## [Provided information]
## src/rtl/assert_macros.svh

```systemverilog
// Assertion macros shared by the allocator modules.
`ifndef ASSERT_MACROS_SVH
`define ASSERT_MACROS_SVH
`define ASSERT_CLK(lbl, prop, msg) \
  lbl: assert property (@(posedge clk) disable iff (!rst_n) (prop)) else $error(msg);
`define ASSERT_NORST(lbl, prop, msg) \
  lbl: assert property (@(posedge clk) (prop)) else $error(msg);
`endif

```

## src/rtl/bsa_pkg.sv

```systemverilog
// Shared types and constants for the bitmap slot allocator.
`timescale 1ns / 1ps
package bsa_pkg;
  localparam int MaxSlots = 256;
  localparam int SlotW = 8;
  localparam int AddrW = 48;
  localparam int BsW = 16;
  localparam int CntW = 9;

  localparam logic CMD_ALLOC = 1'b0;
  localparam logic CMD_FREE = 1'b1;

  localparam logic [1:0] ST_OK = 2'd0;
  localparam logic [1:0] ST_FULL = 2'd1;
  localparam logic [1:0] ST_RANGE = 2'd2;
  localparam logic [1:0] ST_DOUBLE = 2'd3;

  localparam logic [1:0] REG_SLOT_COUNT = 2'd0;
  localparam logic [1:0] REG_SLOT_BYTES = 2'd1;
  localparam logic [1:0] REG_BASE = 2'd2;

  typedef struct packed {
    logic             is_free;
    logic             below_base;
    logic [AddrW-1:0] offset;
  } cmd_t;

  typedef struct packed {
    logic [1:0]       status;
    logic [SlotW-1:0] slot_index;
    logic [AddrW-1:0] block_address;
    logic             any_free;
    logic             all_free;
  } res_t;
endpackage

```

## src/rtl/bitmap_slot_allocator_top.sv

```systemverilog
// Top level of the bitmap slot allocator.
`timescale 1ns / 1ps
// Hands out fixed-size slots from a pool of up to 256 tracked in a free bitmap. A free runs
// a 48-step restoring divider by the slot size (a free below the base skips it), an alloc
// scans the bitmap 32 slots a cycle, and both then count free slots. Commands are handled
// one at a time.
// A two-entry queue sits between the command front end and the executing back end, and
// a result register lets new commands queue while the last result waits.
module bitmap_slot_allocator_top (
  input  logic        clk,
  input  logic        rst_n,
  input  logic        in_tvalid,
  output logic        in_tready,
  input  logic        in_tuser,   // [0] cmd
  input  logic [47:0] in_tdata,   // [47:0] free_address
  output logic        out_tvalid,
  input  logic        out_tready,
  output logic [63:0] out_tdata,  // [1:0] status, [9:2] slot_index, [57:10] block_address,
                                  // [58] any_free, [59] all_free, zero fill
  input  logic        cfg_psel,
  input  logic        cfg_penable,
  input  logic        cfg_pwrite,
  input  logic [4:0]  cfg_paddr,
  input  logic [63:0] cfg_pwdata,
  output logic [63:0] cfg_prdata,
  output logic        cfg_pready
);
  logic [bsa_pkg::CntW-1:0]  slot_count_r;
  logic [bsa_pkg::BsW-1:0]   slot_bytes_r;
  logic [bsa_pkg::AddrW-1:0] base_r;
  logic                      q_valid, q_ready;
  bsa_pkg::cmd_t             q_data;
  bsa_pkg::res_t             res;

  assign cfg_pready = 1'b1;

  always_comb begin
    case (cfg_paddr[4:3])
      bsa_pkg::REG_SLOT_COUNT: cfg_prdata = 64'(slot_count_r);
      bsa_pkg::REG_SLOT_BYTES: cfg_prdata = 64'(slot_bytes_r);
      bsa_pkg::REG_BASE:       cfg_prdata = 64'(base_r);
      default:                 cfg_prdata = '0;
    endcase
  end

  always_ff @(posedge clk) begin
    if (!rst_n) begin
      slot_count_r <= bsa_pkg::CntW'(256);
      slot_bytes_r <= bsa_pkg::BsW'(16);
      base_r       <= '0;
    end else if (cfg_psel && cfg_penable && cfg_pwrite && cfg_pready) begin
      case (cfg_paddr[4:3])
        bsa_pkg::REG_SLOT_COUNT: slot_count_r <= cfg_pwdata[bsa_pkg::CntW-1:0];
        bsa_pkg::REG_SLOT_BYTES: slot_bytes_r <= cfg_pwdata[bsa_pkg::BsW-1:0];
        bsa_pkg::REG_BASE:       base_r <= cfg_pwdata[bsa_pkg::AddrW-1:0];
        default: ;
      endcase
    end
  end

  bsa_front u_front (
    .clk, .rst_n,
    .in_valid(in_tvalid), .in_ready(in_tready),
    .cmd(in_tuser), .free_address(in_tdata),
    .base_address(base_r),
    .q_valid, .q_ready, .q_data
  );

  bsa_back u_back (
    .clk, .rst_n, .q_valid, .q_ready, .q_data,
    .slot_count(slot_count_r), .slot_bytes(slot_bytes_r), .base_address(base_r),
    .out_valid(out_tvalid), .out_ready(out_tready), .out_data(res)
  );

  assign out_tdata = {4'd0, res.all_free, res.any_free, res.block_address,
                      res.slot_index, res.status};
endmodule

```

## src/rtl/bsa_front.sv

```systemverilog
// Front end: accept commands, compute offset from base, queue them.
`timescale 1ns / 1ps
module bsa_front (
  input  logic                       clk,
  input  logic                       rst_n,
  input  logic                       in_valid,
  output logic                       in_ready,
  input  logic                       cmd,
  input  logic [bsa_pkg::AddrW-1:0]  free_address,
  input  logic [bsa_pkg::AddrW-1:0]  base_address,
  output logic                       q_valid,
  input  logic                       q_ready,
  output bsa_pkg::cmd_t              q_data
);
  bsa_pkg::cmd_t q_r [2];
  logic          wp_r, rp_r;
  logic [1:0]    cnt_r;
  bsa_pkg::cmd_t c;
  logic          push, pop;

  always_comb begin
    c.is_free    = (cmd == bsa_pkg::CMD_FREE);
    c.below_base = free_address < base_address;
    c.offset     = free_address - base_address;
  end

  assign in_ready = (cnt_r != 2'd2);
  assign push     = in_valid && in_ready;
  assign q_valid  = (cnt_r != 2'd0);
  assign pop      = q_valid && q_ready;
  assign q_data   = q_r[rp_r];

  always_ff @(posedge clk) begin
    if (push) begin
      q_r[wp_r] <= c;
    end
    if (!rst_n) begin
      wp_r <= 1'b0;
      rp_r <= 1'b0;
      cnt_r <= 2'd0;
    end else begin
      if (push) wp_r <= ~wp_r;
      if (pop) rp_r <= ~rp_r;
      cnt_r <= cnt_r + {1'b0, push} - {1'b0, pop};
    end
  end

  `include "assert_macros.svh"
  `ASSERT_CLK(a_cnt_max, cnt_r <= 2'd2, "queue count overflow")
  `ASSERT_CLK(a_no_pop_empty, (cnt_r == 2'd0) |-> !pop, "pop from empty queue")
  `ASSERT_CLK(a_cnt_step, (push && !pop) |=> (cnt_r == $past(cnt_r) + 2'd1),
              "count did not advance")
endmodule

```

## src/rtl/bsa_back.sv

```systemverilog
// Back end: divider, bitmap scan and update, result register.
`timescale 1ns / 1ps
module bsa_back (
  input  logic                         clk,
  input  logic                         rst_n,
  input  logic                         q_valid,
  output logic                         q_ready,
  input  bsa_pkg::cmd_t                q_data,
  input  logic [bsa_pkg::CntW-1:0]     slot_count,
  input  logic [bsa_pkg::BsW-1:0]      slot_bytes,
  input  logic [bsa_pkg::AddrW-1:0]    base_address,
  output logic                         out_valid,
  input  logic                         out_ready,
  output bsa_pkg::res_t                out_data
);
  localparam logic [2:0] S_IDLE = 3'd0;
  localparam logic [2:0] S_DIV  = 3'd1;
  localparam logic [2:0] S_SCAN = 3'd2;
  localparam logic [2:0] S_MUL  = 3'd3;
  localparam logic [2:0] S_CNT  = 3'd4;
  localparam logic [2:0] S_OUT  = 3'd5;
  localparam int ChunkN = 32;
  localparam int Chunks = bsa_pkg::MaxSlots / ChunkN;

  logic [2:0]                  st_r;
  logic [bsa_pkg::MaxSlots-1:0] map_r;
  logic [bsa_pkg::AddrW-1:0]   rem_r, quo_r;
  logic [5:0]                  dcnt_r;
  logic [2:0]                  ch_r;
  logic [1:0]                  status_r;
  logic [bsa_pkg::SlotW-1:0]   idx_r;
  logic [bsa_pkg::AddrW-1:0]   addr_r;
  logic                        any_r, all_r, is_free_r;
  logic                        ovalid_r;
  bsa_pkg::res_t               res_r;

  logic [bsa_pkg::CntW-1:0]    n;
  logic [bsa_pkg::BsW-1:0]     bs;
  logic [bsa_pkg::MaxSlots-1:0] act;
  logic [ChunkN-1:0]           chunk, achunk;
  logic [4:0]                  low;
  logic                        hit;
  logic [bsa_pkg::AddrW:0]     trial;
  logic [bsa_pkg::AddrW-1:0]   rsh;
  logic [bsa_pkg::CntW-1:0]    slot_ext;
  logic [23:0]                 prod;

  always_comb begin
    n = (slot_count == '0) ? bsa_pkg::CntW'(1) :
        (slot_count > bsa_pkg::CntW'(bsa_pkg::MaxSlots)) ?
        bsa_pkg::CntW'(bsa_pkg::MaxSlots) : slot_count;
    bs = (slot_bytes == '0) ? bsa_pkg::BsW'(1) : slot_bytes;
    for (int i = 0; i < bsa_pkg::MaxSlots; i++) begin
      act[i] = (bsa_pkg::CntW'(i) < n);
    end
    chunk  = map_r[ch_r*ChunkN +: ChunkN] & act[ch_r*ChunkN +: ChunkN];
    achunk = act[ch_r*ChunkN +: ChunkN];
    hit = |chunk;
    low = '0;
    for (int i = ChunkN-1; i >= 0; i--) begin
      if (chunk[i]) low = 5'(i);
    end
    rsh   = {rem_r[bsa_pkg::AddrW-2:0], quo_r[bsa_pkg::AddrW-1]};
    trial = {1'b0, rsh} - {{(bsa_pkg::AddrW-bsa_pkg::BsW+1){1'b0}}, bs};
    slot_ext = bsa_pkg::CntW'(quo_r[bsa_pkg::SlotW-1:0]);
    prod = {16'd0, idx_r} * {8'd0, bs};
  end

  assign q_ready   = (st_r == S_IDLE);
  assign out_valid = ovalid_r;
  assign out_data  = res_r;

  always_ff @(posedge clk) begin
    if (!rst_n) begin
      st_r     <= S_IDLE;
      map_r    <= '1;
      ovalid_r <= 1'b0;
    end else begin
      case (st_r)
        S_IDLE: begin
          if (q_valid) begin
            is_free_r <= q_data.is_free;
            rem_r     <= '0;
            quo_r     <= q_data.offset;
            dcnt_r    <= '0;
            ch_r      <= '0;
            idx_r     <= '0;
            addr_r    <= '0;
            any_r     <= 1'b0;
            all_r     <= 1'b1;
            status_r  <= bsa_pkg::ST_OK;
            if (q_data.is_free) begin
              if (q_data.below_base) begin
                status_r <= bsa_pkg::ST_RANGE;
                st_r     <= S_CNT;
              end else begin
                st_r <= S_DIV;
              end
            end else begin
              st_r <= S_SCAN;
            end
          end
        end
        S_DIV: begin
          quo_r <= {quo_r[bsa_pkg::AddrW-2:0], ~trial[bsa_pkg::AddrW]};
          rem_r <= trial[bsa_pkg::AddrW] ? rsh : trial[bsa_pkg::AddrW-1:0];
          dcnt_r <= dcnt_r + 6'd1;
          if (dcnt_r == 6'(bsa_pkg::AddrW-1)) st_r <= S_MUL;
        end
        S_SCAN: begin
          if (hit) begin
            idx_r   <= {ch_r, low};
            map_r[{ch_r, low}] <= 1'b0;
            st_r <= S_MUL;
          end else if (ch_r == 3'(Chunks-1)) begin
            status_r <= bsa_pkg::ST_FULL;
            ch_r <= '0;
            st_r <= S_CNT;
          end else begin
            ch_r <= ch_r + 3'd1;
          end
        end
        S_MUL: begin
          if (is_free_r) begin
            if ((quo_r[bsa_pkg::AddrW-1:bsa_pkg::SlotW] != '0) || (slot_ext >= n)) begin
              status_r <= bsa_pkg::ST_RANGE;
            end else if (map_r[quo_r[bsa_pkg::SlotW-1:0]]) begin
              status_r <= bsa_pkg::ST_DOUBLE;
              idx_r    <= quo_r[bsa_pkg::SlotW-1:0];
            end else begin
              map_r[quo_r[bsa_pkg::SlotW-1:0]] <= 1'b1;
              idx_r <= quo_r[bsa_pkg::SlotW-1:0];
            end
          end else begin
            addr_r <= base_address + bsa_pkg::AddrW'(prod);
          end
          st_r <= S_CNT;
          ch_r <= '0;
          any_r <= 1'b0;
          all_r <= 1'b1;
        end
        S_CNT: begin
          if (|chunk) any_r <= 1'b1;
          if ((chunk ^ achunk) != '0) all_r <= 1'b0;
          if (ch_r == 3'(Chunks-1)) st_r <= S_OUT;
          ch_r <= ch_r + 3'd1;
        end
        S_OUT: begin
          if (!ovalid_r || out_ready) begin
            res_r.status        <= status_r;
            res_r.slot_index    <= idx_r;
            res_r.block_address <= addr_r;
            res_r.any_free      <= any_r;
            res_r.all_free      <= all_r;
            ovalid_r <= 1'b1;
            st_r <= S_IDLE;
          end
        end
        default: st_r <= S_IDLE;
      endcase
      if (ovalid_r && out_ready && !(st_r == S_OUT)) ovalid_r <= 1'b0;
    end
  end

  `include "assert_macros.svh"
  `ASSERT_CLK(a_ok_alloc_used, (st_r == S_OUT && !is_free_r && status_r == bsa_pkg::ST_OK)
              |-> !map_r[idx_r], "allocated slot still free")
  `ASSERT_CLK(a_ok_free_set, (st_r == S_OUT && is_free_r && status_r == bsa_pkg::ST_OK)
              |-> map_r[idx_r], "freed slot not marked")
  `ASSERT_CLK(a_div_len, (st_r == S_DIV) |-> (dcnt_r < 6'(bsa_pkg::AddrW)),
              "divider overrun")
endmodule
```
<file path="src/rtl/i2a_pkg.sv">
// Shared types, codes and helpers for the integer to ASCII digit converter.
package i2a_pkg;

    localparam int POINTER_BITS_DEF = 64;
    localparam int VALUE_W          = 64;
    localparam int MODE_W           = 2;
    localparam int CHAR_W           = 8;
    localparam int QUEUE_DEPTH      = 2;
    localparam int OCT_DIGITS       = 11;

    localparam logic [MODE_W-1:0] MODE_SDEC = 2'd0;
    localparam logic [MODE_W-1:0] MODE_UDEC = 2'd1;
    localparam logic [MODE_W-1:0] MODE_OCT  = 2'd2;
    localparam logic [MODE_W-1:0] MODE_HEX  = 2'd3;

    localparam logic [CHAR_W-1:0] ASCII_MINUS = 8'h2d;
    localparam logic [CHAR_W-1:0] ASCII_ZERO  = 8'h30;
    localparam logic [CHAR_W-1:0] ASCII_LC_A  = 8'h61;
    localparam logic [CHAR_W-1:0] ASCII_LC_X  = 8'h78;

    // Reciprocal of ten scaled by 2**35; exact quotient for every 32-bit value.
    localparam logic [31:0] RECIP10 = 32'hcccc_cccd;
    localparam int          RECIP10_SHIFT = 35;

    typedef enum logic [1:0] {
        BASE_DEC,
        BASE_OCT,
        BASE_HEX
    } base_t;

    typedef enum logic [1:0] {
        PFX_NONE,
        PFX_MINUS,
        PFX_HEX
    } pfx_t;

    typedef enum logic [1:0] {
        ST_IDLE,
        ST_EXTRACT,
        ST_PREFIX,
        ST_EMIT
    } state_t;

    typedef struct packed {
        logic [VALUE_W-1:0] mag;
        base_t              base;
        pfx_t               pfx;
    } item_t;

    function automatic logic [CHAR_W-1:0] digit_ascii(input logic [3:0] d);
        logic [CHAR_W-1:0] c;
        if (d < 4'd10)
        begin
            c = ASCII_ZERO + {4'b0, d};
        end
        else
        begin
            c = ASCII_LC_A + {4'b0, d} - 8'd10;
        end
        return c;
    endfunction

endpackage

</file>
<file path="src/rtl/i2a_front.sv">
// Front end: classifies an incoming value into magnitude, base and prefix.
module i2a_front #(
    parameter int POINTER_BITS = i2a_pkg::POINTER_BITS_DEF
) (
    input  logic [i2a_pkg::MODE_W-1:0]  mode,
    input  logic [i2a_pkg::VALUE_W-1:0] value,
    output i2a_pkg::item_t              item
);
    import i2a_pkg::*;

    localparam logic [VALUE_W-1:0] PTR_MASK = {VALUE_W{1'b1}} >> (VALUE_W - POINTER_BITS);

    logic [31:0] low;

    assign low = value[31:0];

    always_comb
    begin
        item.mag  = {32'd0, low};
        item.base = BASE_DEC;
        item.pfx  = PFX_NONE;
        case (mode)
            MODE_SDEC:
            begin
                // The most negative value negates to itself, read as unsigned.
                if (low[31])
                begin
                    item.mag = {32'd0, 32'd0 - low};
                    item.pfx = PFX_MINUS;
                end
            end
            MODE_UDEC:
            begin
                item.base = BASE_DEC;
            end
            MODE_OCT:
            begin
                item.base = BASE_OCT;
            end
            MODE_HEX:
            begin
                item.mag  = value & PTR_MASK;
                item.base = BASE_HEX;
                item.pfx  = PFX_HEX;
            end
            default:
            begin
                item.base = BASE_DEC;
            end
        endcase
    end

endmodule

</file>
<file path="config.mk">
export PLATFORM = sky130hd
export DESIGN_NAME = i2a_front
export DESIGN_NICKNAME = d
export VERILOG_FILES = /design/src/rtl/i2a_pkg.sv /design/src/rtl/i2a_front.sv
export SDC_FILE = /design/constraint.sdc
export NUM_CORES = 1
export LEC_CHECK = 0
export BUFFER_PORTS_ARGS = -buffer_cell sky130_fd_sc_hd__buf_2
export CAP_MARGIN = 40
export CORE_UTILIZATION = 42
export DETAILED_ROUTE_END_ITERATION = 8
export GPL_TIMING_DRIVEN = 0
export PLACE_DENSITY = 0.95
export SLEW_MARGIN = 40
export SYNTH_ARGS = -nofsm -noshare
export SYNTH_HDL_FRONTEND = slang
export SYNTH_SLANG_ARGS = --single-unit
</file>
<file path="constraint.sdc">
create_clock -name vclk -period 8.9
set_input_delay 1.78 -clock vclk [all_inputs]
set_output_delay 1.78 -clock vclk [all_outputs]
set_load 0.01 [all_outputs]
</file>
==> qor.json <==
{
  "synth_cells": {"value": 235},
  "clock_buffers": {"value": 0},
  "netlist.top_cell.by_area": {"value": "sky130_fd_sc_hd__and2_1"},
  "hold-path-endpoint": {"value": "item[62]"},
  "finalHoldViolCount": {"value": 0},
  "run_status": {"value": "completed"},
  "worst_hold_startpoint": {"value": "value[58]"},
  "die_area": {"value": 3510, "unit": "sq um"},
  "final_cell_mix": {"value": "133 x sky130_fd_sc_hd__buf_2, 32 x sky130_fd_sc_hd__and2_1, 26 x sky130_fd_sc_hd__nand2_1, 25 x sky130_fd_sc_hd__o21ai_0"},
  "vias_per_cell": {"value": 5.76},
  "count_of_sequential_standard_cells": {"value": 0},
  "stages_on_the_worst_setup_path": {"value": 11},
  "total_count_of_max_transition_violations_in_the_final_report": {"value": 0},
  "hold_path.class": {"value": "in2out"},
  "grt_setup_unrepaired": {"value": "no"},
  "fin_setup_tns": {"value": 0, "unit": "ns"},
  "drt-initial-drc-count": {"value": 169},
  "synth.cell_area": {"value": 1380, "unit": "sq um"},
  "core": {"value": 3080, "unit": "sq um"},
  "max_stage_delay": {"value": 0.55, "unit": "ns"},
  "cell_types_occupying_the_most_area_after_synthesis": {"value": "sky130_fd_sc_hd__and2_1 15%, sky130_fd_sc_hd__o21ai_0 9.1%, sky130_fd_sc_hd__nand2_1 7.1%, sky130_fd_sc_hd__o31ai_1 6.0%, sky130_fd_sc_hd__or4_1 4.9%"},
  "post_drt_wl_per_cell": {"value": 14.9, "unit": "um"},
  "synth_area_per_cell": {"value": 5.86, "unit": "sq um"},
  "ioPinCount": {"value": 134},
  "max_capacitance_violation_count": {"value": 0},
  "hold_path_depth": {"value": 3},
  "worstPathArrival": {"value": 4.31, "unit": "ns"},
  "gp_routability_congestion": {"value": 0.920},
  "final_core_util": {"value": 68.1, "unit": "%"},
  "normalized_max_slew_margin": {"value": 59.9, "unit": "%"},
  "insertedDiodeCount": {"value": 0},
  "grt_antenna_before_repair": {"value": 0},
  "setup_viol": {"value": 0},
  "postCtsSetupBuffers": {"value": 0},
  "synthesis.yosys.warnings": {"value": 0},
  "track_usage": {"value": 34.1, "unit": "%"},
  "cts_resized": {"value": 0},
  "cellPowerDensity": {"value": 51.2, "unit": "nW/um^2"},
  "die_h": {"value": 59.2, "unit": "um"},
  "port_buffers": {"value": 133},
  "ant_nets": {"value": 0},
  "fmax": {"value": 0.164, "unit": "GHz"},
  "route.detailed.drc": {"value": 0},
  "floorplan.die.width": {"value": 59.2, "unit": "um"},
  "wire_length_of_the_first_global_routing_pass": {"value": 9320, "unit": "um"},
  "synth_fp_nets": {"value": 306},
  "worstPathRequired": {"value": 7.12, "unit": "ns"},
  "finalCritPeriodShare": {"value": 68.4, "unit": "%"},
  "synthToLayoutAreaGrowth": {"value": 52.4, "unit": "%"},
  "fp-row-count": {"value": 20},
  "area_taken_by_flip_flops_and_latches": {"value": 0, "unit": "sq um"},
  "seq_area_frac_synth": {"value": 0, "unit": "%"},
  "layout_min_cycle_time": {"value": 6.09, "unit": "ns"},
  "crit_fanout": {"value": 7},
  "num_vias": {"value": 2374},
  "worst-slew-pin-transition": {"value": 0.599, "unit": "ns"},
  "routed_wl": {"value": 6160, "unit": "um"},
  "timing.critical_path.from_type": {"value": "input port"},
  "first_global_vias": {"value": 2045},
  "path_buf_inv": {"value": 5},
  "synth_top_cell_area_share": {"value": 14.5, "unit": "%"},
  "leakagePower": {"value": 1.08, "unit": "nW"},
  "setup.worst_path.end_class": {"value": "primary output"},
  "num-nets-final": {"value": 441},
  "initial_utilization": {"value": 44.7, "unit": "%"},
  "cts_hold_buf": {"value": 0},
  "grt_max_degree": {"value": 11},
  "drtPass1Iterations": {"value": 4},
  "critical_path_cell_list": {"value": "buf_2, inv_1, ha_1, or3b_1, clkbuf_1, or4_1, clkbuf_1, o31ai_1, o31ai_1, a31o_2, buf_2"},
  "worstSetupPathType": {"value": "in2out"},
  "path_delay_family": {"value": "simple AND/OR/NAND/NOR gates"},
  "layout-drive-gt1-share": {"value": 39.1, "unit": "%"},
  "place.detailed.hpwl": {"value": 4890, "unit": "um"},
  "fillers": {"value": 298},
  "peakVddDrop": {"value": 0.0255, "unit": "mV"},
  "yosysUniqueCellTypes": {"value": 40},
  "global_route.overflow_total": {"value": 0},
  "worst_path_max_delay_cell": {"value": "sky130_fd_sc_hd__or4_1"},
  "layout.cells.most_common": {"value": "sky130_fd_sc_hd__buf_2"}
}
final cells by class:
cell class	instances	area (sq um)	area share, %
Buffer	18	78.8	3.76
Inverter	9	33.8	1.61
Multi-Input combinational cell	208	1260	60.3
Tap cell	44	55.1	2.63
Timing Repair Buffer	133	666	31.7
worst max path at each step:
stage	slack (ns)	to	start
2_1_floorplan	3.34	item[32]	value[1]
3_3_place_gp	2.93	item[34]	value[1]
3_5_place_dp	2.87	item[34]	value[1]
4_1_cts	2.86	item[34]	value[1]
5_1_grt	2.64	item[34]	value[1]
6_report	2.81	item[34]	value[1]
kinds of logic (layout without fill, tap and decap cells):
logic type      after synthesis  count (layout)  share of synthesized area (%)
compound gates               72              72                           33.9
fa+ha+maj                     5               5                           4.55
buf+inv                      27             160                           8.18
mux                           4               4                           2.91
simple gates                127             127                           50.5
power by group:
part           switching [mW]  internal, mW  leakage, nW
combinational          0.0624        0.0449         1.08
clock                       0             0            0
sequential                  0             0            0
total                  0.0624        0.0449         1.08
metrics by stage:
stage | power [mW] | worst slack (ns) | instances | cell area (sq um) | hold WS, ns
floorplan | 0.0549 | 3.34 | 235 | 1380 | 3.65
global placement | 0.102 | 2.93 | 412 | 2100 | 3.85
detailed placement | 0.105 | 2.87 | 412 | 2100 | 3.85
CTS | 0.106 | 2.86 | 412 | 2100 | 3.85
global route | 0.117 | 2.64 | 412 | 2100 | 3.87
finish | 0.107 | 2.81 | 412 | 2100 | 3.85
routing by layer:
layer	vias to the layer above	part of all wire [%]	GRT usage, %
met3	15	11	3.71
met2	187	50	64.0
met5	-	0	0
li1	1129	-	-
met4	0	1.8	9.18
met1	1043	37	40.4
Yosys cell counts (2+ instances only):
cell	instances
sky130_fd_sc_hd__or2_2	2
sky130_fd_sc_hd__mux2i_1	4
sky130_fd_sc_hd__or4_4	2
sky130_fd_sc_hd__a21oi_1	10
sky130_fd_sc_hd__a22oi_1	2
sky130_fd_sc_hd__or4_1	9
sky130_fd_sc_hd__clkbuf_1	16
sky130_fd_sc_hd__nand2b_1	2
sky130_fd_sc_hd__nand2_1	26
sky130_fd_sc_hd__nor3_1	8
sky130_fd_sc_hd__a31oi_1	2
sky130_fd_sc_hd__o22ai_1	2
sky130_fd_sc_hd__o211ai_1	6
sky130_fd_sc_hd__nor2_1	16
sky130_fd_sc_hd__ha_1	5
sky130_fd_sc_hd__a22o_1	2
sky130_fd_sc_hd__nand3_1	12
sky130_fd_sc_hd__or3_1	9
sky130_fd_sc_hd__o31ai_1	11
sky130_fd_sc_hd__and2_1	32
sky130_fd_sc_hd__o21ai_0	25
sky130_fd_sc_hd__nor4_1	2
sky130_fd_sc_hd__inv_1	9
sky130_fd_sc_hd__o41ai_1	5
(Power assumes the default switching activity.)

## [What to do]
Extract every line above containing the word "SlotW".

## [Solved exercise]
  localparam int SlotW = 8;
    logic [SlotW-1:0] slot_index;
  logic [bsa_pkg::SlotW-1:0]   idx_r;
    slot_ext = bsa_pkg::CntW'(quo_r[bsa_pkg::SlotW-1:0]);
            if ((quo_r[bsa_pkg::AddrW-1:bsa_pkg::SlotW] != '0) || (slot_ext >= n)) begin
            end else if (map_r[quo_r[bsa_pkg::SlotW-1:0]]) begin
              idx_r    <= quo_r[bsa_pkg::SlotW-1:0];
              map_r[quo_r[bsa_pkg::SlotW-1:0]] <= 1'b1;
              idx_r <= quo_r[bsa_pkg::SlotW-1:0];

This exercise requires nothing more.